- Location of Winthrop, Iowa
- Coordinates: 42°28′05″N 91°44′45″W﻿ / ﻿42.46806°N 91.74583°W
- Country: USA
- State: Iowa
- County: Buchanan
- Incorporated: July 7, 1886

Area
- • Total: 0.79 sq mi (2.05 km^{2})
- • Land: 0.79 sq mi (2.05 km^{2})
- • Water: 0 sq mi (0.00 km^{2})
- Elevation: 1,027 ft (313 m)

Population (2020)
- • Total: 823
- • Density: 1,040.7/sq mi (401.83/km^{2})
- Time zone: UTC-6 (Central (CST))
- • Summer (DST): UTC-5 (CDT)
- ZIP code: 50682
- Area code: 319
- FIPS code: 19-86565
- GNIS feature ID: 2397353
- Website: www.cityofwinthrop.com

= Winthrop, Iowa =

Winthrop is a city in Buchanan County, Iowa, United States. The population was 823 at the time of the 2020 census.

==History==
Winthrop was platted in 1857.

==Geography==

According to the United States Census Bureau, the city has a total area of 0.84 sqmi, all land.

Winthrop is located north of U.S. Route 20.

==Demographics==

===2020 census===
As of the census of 2020, there were 823 people, 329 households, and 237 families residing in the city. The population density was 1,040.7 inhabitants per square mile (401.8/km^{2}). There were 344 housing units at an average density of 435.0 per square mile (168.0/km^{2}). The racial makeup of the city was 95.9% White, 0.0% Black or African American, 0.1% Native American, 0.0% Asian, 0.1% Pacific Islander, 0.0% from other races and 3.9% from two or more races. Hispanic or Latino of any race comprised 1.2% of the population.

Of the 329 households, 31.9% of which had children under the age of 18 living with them, 52.9% were married couples living together, 3.0% were cohabitating couples, 27.7% had a female householder with no spouse or partner present and 16.4% had a male householder with no spouse or partner present. 28.0% of all households were non-families. 25.2% of all household were made up of individuals, 10.3% had someone living alone who was 65 years old or older.

The median age in the city was 38.2 years. 30.5% of the residents were under the age of 20; 3.8% were between the ages of 20 and 24; 24.4% were from 25 and 44; 22.4% were from 45 and 64; and 19.0% were 65 years of age or older. The gender makeup of the city was 48.1% male and 51.9% female.

===2010 census===
As of the census of 2010, there were 850 people, 346 households, and 228 families living in the city. The population density was 1011.9 PD/sqmi. There were 357 housing units at an average density of 425.0 /sqmi. The racial makeup of the city was 98.7% White, 0.1% Native American, 0.2% Asian, 0.1% from other races, and 0.8% from two or more races. Hispanic or Latino of any race were 0.4% of the population.

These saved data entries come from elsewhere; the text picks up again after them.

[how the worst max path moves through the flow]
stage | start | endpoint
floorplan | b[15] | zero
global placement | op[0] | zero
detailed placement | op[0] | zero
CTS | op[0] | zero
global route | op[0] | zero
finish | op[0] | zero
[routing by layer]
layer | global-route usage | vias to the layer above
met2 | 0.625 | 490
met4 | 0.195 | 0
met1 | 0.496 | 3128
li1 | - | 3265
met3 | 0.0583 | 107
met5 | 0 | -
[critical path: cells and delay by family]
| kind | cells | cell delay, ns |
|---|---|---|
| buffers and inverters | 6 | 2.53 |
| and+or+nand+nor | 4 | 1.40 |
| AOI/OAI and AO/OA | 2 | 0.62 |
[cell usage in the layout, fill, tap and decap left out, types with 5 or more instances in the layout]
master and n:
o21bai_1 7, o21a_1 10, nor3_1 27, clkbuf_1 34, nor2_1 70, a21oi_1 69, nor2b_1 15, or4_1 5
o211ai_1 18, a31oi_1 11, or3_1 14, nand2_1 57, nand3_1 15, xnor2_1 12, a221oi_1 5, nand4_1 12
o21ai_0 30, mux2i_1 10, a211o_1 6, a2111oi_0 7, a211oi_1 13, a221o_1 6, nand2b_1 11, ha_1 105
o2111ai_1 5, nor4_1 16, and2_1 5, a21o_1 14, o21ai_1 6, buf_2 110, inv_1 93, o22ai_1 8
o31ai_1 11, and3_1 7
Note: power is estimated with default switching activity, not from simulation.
**config.mk**
```make
export PLATFORM = sky130hd
export DESIGN_NAME = mips_core_flat
export DESIGN_NICKNAME = d
export VERILOG_FILES = /design/src/design/mips_pkg.sv /design/src/design/regfile_if.sv /design/src/design/mips_core.sv /design/src/flat_wrapper.sv
export SDC_FILE = /design/constraint.sdc
export NUM_CORES = 1
export LEC_CHECK = 0
export BUFFER_PORTS_ARGS = -buffer_cell sky130_fd_sc_hd__buf_2
export CAP_MARGIN = 20
export CORE_AREA = 4 4 162 164
export DETAILED_ROUTE_END_ITERATION = 7
export DIE_AREA = 0 0 166 168
export PLACE_DENSITY = 0.56
export SLEW_MARGIN = 10
export SYNTH_ARGS = -nofsm -noshare
export SYNTH_HDL_FRONTEND = slang
export SYNTH_SLANG_ARGS = --single-unit
```
**constraint.sdc**
```tcl
create_clock -name clk -period 5.1 [get_ports clk]
set_clock_uncertainty 0.1 [all_clocks]
set_input_delay 1.02 -clock clk [delete_from_list [all_inputs] [get_ports clk]]
set_output_delay 1.02 -clock clk [all_outputs]
set_load 0.02 [all_outputs]
```
**src/design/mips_pkg.sv**
```systemverilog
package mips_pkg;

  typedef logic [31:0] word_t;
  typedef logic [4:0]  reg_addr_t;

  // jal writes its return address here
  localparam reg_addr_t link_reg = 5'd31;

  // primary opcode, instr[31:26]
  typedef enum logic [5:0] {
    op_r_type = 6'h00,
    op_j      = 6'h02,
    op_jal    = 6'h03,
    op_beq    = 6'h04,
    op_bne    = 6'h05,
    op_addi   = 6'h08,
    op_lw     = 6'h23,
    op_sw     = 6'h2b
  } opcode_t;

  // r-type function field, instr[5:0]
  typedef enum logic [5:0] {
    fn_jr  = 6'h08,
    fn_add = 6'h20,
    fn_sub = 6'h22,
    fn_and = 6'h24,
    fn_or  = 6'h25,
    fn_slt = 6'h2a
  } funct_t;

  typedef enum logic [2:0] {
    alu_add = 3'd0,
    alu_sub = 3'd1,
    alu_and = 3'd2,
    alu_or  = 3'd3,
    alu_slt = 3'd4
  } alu_op_t;

  // all zero means no-op
  typedef struct packed {
    logic    mem_to_reg;
    logic    mem_write;
    logic    branch_eq;
    logic    branch_ne;
    logic    alu_src_imm;
    logic    reg_dst_rd;
    logic    reg_write;
    logic    jump;
    logic    jal;
    logic    jr;
    alu_op_t alu_op;
  } ctrl_t;

endpackage

```
**src/design/regfile_if.sv**
```systemverilog
interface regfile_if;
  import mips_pkg::*;

  // two read ports
  reg_addr_t ra1;
  reg_addr_t ra2;
  word_t     rd1;
  word_t     rd2;

  // one write port, committed at the rising edge
  reg_addr_t wa;
  word_t     wd;
  logic      we;

  modport core (
    output ra1, ra2, wa, wd, we,
    input  rd1, rd2
  );

  modport rf (
    input  ra1, ra2, wa, wd, we,
    output rd1, rd2
  );

endinterface

```
**src/design/mips_core.sv**
```systemverilog
module mips_core (
  input  logic              clk,
  input  logic              reset,
  input  logic              run,
  input  mips_pkg::word_t   instr,
  input  mips_pkg::ctrl_t   ctrl,
  input  mips_pkg::word_t   alu_result,
  input  logic              alu_zero,
  input  mips_pkg::word_t   dmem_rdata,
  output mips_pkg::word_t   pc,
  output mips_pkg::word_t   alu_a,
  output mips_pkg::word_t   alu_b,
  output mips_pkg::alu_op_t alu_op,
  output mips_pkg::word_t   dmem_addr,
  output mips_pkg::word_t   dmem_wdata,
  output logic              dmem_we,
  output logic              wb_valid,
  output mips_pkg::reg_addr_t wb_reg,
  output mips_pkg::word_t   wb_data,
  regfile_if.core           rf
);
  import mips_pkg::*;

  // instruction fields
  reg_addr_t   rs;
  reg_addr_t   rt;
  reg_addr_t   rd;
  logic [15:0] imm;
  logic [25:0] target;
  word_t       sign_imm;

  word_t     pc_plus4;
  word_t     branch_target;
  word_t     jump_target;
  word_t     next_pc;
  logic      branch_taken;
  logic      active;
  logic      reg_we;
  reg_addr_t write_reg;
  word_t     write_data;

  assign rs       = instr[25:21];
  assign rt       = instr[20:16];
  assign rd       = instr[15:11];
  assign imm      = instr[15:0];
  assign target   = instr[25:0];
  assign sign_imm = {{16{imm[15]}}, imm};

  // state changes only while running and out of reset
  assign active = run && !reset;

  // operand fetch and alu
  assign rf.ra1 = rs;
  assign rf.ra2 = rt;
  assign alu_a  = rf.rd1;
  assign alu_b  = ctrl.alu_src_imm ? sign_imm : rf.rd2;
  assign alu_op = ctrl.alu_op;

  // data memory, address from base plus offset
  assign dmem_addr  = alu_result;
  assign dmem_wdata = rf.rd2;
  assign dmem_we    = active && ctrl.mem_write;

  // write back select
  assign write_reg  = ctrl.jal ? link_reg : (ctrl.reg_dst_rd ? rd : rt);
  assign write_data = ctrl.jal ? pc_plus4 : (ctrl.mem_to_reg ? dmem_rdata : alu_result);
  assign reg_we     = active && ctrl.reg_write;

  assign rf.wa = write_reg;
  assign rf.wd = write_data;
  assign rf.we = reg_we;

  // retire trace mirrors the register write
  assign wb_valid = reg_we && (write_reg != '0);
  assign wb_reg   = write_reg;
  assign wb_data  = write_data;

  // next pc
  assign pc_plus4      = pc + 32'd4;
  assign branch_target = pc_plus4 + {sign_imm[29:0], 2'b00};
  assign jump_target   = {pc_plus4[31:28], target, 2'b00};
  assign branch_taken  = (ctrl.branch_eq && alu_zero) || (ctrl.branch_ne && !alu_zero);

  always_comb begin
    if (ctrl.jr) begin
      next_pc = rf.rd1;
    end else if (ctrl.jump) begin
      next_pc = jump_target;
    end else if (branch_taken) begin
      next_pc = branch_target;
    end else begin
      next_pc = pc_plus4;
    end
  end

  always_ff @(posedge clk) begin
    if (reset) begin
      pc <= '0;
    end else if (run) begin
      pc <= next_pc;
    end
  end

endmodule

```
**src/flat_wrapper.sv**
```systemverilog
// flat-port wrapper written by rule: the top's interface ports become plain ports
module mips_core_flat import mips_pkg::*;
  (clk, reset, run, instr, ctrl, alu_result, alu_zero, dmem_rdata, pc, alu_a, alu_b, alu_op, dmem_addr, dmem_wdata, dmem_we, wb_valid, wb_reg, wb_data, rf_ra1, rf_ra2, rf_wa, rf_wd, rf_we, rf_rd1, rf_rd2);
  regfile_if rf_i ();
  input  logic clk;
  input  logic reset;
  input  logic run;
  input  mips_pkg::word_t instr;
  input  mips_pkg::ctrl_t ctrl;
  input  mips_pkg::word_t alu_result;
  input  logic alu_zero;
  input  mips_pkg::word_t dmem_rdata;
  output mips_pkg::word_t pc;
  output mips_pkg::word_t alu_a;
  output mips_pkg::word_t alu_b;
  output mips_pkg::alu_op_t alu_op;
  output mips_pkg::word_t dmem_addr;
  output mips_pkg::word_t dmem_wdata;
  output logic dmem_we;
  output logic wb_valid;
  output mips_pkg::reg_addr_t wb_reg;
  output mips_pkg::word_t wb_data;
  output wire logic [$bits(rf_i.ra1)-1:0] rf_ra1;
  output wire logic [$bits(rf_i.ra2)-1:0] rf_ra2;
  output wire logic [$bits(rf_i.wa)-1:0] rf_wa;
  output wire logic [$bits(rf_i.wd)-1:0] rf_wd;
  output wire logic [$bits(rf_i.we)-1:0] rf_we;
  input wire logic [$bits(rf_i.rd1)-1:0] rf_rd1;
  input wire logic [$bits(rf_i.rd2)-1:0] rf_rd2;
  assign rf_ra1 = rf_i.ra1;
  assign rf_ra2 = rf_i.ra2;
  assign rf_wa = rf_i.wa;
  assign rf_wd = rf_i.wd;
  assign rf_we = rf_i.we;
  assign rf_i.rd1 = rf_rd1;
  assign rf_i.rd2 = rf_rd2;
  mips_core u_core (.clk(clk), .reset(reset), .run(run), .instr(instr), .ctrl(ctrl), .alu_result(alu_result), .alu_zero(alu_zero), .dmem_rdata(dmem_rdata), .pc(pc), .alu_a(alu_a), .alu_b(alu_b), .alu_op(alu_op), .dmem_addr(dmem_addr), .dmem_wdata(dmem_wdata), .dmem_we(dmem_we), .wb_valid(wb_valid), .wb_reg(wb_reg), .wb_data(wb_data), .rf(rf_i));
endmodule
```
==> flow_summary.toml <==
[outcome]
outcome = "complete, no violations"

[routing]
route.final.wire_length_um = 30900
vias = 7399
wire_per_inst_um = 20.9
drt_pre_antenna_iters = 5
route.detailed.drc = 0
dr.first_iter.drc_count = 429
route.antenna.remaining_nets = 0
viasPerCell = 5.01

[synth]
yosys_most_used_dff = "dfxtp_1"
area_share_of_and_or_nand_nor_cells_after_synthesis_pct = 20.4
synth_edf_count = 0
synth_area_sq_um = 6480
synth_top_cells_by_area = "buf_4, dfxtp_1, ha_1, o21ai_0, mux2i_1"
synth_commonest_cells = "buf_4, nand2_1, o21ai_0"
yosysWarnings = 0
synthDominantAreaCellType = "buf_4"
ys_seq_area_share_pct = 9.88
ys_async_sr_fraction_pct = 0
yosys_register_bits = 32
post_synth_fa_ha_maj_area_fraction_pct = 7.45
synth-xor-area-share_pct = 7.22
synth_top_area_share_pct = 16.9
postSynthAreaPerCell_sq_um = 7.09
synth.area.mux_share_pct = 8.18
syn_nets = 1130
compound_gate_fraction_of_synth_area_pct = 25.0
synth_cell_type_count = 71
synth_top_family_by_area = "compound AO/OA/AOI/OAI gates"
post-synth-top-count-cell = "buf_4"
netlist_instances = 915

[floorplan]
start_util_pct = 26.0
die_x_um = 166
coreArea_sq_um = 24900
fp-row-count = 58
io_pins = 427
fp.dieH_um = 168
die-area_sq_um = 27900

[finish]
final.fill_count = 2752
flow.area_growth_from_synthesis_pct = 21.3
multiInputGateArea_sq_um = 4430
largestRegisters = "u_core.pc (32)"
layout-drive-gt1-share_pct = 40.3
final_core_util_pct = 31.6
num-nets-final = 1360
largest_register_ffs = 32
layout.area.seq_sq_um = 641
largest-register = "u_core.pc"

[timing]
finalWorstPathRequiredPeriod_ns = 4.15
achievable-frequency_mhz = 241
final_setup_tns_ns = 0
report.final.slew_viol_count = 0
hold-worst-slack_ns = 0.449
final_hold_violating_endpoints = 0
worst_slew_pin_slew_ns = 0.852
setup_violations = 0
final.setup.worst_slack_ns = 0.947
timing.slew.headroom_pct = 43.1
min_period_over_period_pct = 81.4
unrepaired_setup_endpoints_after_global_routing = "no"

[min_path]
min-delay-path-class = "flip-flop to flip-flop"

[clock_tree]
ctsHtreeMaxLevel = 2
holdBufCountCts = 0
post_cts.repair.setup_buffers = 0
worstSkewPairLatency_ns = 0.29
bufs_on_longest_clock_path = 2
cts_made_buffers = 5
cts_resized = 0
clk_root_buffer_cell = "clkbuf_16"
cts_tree = "done"
clock_sinks = 32
clkSlewWorstSetupHoldPaths_ns = 0.06

[setup_path]
end_kind = "flip-flop"
worstPathMaxFanout = 7
worst_ep_required_time_ns = 5.15
cp-start-kind = "flip-flop"
path_class = "flip-flop to flip-flop"
arrival_ns = 4.20
r2r_slack_ns = 0.95

[power_and_ir_drop]
power_density_nw_per_um2 = 195
static-leakage-power_nw = 4.06
max-vdd-ir-drop_uv = 104

[place]
dp_worst_setup_slack_ns = 0.989
place.detailed.hpwl_um = 25800
portBuffers = 414
place_congestion = 0.901

[flow_run]
maxCapViolCount = 0

[global_routing]
grt.total_usage_pct = 20.7
wire_length_of_the_first_global_routing_pass_um = 45100
maximum_number_of_pins_on_one_net_before_global_route_repair = 53
gr-total-overflow = 0
first_global_vias = 7026
antenna_found_initial = 3
## power breakdown
part	internal (mW)	total, mW	switching, mW
Combinational	0.328	0.923	0.594
Clock	0.178	0.302	0.124
Sequential	0.270	0.309	0.0391
Total	0.776	1.53	0.758
## stage by stage
step / total power, mW / instances / instance area [sq um]
after floorplan: 0.974 / 915 / 6480
after global placement: 1.23 / 1468 / 7720
after detailed placement: 1.23 / 1468 / 7720
after CTS: 1.54 / 1475 / 7860
after global routing: 1.63 / 1478 / 7860
final: 1.53 / 1478 / 7860
## layout make-up
| type | instances | area share (%) |
|---|---|---|
| flip-flops and latches | 32 | 8.15 |
| clock inverters | 1 | 0.0636 |
| multi-input cells | 652 | 56.3 |
| well taps | 330 | 5.25 |
| diodes | 3 | 0.0955 |
| repair buffers | 419 | 26.8 |
| inverters | 35 | 1.67 |
| clock buffers | 6 | 1.64 |
## per-layer routing
metal,share of wire [%],up-vias,track usage (%)
li1,-,3565,-
met1,42,3499,26.6
met2,49,304,36.1
met3,7.2,31,3.45
met4,2.1,0,5.24
met5,0,-,0
## final timing paths
path	start	end	cells past startpoint
worst max-delay path	u_core.pc[5]	u_core.pc[31]	15
worst min-delay path	u_core.pc[0]	u_core.pc[0]	2
worst max register to register	u_core.pc[5]	u_core.pc[31]	15
worst min register to register	u_core.pc[0]	u_core.pc[0]	2
## cell usage in the layout (no fill, tap or decap), drive strengths merged, types with 4 or more instances in the layout
master	n
o21ai	83
nand4	17
xor2	22
o22ai	9
a31oi	5
and4	6
and3	9
a211oi	19
a22oi	7
and2	8
nor2b	23
mux2	16
mux2i	35
dfxtp	32
ha	37
a211o	7
nor2	56
a21oi	53
inv	35
o211ai	7
buf	419
a311oi	4
nand2	88
o21a	5
nand3	19
clkbuf	6
xnor2	28
nor3	18
a21o	21
o21bai	8
o31ai	4
## kinds of logic (layout without fill, tap and decap cells)
kind of cell | Yosys count | in the layout
AO/OA/AOI/OAI | 255 | 255
XOR/XNOR | 50 | 50
adder cells (fa/ha/maj) | 38 | 38
buffers and inverters | 231 | 461
flip-flops | 32 | 32
multiplexers | 51 | 51
other | 0 | 3
AND/OR/NAND/NOR | 258 | 258
## worst max-delay path: stages (launching register included)
cell	delay, ns
dfxtp_1	0.52
nand4_2	0.23
nor4_4	0.33
and4_4	0.29
nand2_1	0.07
xnor2_1	0.36
ha_1	0.38
and4_1	0.20
and2_1	0.15
a22oi_1	0.24
nand4_1	0.19
a31oi_1	0.33
o21ai_0	0.25
o21bai_1	0.21
nand3_1	0.08
o22ai_1	0.07
No activity file was read; power rests on OpenSTA's default activity.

There were 346 households, of which 31.8% had children under the age of 18 living with them, 52.3% were married couples living together, 9.0% had a female householder with no husband present, 4.6% had a male householder with no wife present, and 34.1% were non-families. 28.9% of all households were made up of individuals, and 14.5% had someone living alone who was 65 years of age or older. The average household size was 2.46 and the average family size was 3.00.

The median age in the city was 38.5 years. 27.5% of residents were under the age of 18; 5.7% were between the ages of 18 and 24; 24.2% were from 25 to 44; 26.7% were from 45 to 64; and 16% were 65 years of age or older. The gender makeup of the city was 50.0% male and 50.0% female.

===2000 census===
As of the census of 2000, there were 772 people, 327 households, and 206 families living in the city. The population density was 1,330.9 PD/sqmi. There were 341 housing units at an average density of 587.9 /sqmi. The racial makeup of the city was 99.09% White, 0.39% Native American, 0.26% from other races, and 0.26% from two or more races. Hispanic or Latino of any race were 0.39% of the population.

There were 327 households, out of which 30.6% had children under the age of 18 living with them, 52.0% were married couples living together, 8.3% had a female householder with no husband present, and 37.0% were non-families. 33.9% of all households were made up of individuals, and 17.7% had someone living alone who was 65 years of age or older. The average household size was 2.35 and the average family size was 3.01.

25.5% were under the age of 18, 8.7% from 18 to 24, 27.5% from 25 to 44, 22.2% from 45 to 64, and 16.2% were 65 years of age or older. The median age was 38 years. For every 100 females, there were 91.1 males. For every 100 females age 18 and over, there were 84.3 males.

The median income for a household in the city was $36,136, and the median income for a family was $42,969. Males had a median income of $31,641 versus $22,500 for females. The per capita income for the city was $19,183. About 4.3% of families and 5.7% of the population were below the poverty line, including 6.3% of those under age 18 and 7.8% of those age 65 or over.

==Education==
Winthrop is home to the East Buchanan Community School District, which also covers the communities of Quasqueton, Aurora, and Monti. The district operates an interconnected elementary school, middle school, and high school.

==Notable people==
- Robert S. Doran, math professor
- Robert Gallery, NFL offensive guard
- Michelle Monaghan, actress
- Craig Quigley, US Navy admiral and Assistant Secretary of Defense
- D.J. Thompson Former World Record high score holder for Contra (Arcade)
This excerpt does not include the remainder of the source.